→ Exercise brief
Please quote exactly the lines below from the line containing "export CAP_MARGIN = 40" to the line containing "export SYNTH_HDL_FRONTEND = slang", both lines included, and nothing else.

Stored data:
▬▬▬

--- config.mk ---
export PLATFORM = sky130hd
export DESIGN_NAME = cache_refill
export DESIGN_NICKNAME = d
export VERILOG_FILES = /design/src/rtl/cache_refill.sv
export SDC_FILE = /design/constraint.sdc
export NUM_CORES = 1
export LEC_CHECK = 0
export ABC_CLOCK_PERIOD_IN_PS = 3400
export CAP_MARGIN = 40
export CELL_PAD_IN_SITES_DETAIL_PLACEMENT = 0
export CELL_PAD_IN_SITES_GLOBAL_PLACEMENT = 1
export CORE_MARGIN = 3
export CORE_UTILIZATION = 25
export DETAILED_ROUTE_END_ITERATION = 12
export HOLD_SLACK_MARGIN = 0.06
export PLACE_DENSITY = 0.66
export SLEW_MARGIN = 20
export SYNTH_ARGS = -nofsm -noshare
export SYNTH_HDL_FRONTEND = slang
export SYNTH_SLANG_ARGS = --single-unit
--- constraint.sdc ---
create_clock -name clk -period 3.4 [get_ports clk]
set_clock_uncertainty 0.05 [all_clocks]
set_input_delay 0.68 -clock clk [delete_from_list [all_inputs] [get_ports clk]]
set_output_delay 0.68 -clock clk [all_outputs]
set_load 0.02 [all_outputs]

▬▬▬

→ Answer section
export CAP_MARGIN = 40
export CELL_PAD_IN_SITES_DETAIL_PLACEMENT = 0
export CELL_PAD_IN_SITES_GLOBAL_PLACEMENT = 1
export CORE_MARGIN = 3
export CORE_UTILIZATION = 25
export DETAILED_ROUTE_END_ITERATION = 12
export HOLD_SLACK_MARGIN = 0.06
export PLACE_DENSITY = 0.66
export SLEW_MARGIN = 20
export SYNTH_ARGS = -nofsm -noshare
export SYNTH_HDL_FRONTEND = slang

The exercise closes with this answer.